1分30秒小説『次に風が来たら踊らないか?』

 枯れ葉に飴の包み紙が寄り添ってる、自らの意思で。

 

 枯れ葉は心苦しい――この包み紙は、僕を蔑んでいるのだ。僕の隣に居れば自分の色彩が際立つ。「私を見て!こんな枯れ葉とは違って、美しいでしょ?」と言いたいのだ。


「それは違います!」

 包み紙が言った。

「え?」

「聞こえましたよ。心の声が」

「そうか、ならそういうことだ」

「いいえ、違います」

「何が違うんだ?」

「貴方の事を蔑んだりしていません。
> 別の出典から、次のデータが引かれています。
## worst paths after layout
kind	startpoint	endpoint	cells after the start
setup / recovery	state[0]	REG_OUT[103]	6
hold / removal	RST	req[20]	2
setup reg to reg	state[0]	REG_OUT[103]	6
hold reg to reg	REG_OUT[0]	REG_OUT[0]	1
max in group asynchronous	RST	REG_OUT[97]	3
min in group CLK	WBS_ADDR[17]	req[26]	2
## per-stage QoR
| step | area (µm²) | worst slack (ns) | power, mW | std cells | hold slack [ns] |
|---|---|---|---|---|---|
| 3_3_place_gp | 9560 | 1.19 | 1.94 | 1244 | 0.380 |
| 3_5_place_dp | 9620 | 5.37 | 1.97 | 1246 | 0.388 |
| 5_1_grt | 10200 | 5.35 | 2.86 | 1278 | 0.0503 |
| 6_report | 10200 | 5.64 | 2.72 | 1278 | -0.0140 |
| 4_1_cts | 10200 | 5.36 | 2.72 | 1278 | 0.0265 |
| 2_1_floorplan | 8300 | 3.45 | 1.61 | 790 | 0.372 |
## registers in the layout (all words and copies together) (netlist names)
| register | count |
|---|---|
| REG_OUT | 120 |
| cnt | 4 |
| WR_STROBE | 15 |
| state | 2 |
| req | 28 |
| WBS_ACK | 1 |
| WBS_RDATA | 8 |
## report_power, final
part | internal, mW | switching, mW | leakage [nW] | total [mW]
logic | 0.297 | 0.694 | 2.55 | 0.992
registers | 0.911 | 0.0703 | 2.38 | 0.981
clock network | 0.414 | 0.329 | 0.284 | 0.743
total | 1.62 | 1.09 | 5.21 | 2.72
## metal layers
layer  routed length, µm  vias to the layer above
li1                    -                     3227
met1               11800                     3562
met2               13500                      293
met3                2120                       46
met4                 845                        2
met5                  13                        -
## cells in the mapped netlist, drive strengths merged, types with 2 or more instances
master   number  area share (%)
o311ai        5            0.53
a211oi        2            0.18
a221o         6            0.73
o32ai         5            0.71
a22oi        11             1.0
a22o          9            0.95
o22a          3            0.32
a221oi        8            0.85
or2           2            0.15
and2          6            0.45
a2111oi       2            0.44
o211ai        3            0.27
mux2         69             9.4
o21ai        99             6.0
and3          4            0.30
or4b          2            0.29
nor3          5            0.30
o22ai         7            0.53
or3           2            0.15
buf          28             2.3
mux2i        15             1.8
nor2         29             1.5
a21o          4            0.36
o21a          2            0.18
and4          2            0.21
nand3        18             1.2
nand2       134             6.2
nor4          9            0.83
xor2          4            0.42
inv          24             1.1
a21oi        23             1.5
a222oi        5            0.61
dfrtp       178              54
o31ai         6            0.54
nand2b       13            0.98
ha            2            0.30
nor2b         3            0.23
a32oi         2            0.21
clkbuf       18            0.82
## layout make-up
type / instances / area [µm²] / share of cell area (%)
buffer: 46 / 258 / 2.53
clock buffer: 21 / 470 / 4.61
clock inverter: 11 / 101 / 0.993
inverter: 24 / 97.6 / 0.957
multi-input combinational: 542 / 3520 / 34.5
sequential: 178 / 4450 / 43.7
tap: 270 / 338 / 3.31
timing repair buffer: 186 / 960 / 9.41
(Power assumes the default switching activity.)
それどころか私は、貴方が羨ましくて仕方が無いのです」

「嘘だ!こんなボロボロに朽ちた葉っぱのどこを羨むというんだ?雨に打たれ、風に吹かれ、いずれ大地に溶けて、新たな芽の栄養になって消えてしまう。それが僕の定めだ」

「この色彩は束の間、いずれ陽に褪せ、塵や泥で汚れてしまう。貴方のように、大地に抱かれて溶けてゆくこともなく、醜態を延々と晒し続ける。私の心はきっと体よりも先に消えてしまうことでしょう。私だって、新芽の為に、春の為に、新たな命の為に、この身を捧げたい。でも私は私のまま消えてゆくのです」

「……ごめんよ。君には君の悩みがあるんだね。僕には理解できない部分も多いけど、それでも、君の想いが伝わってきたよ。お詫びと言っちゃあなんだけど――」

「はい?」

「次に風が来たら踊らないか?」

「喜んで!」


 気を利かせた秋の風、三拍子で吹き下ろす。どこかの雑踏、誰かの足下。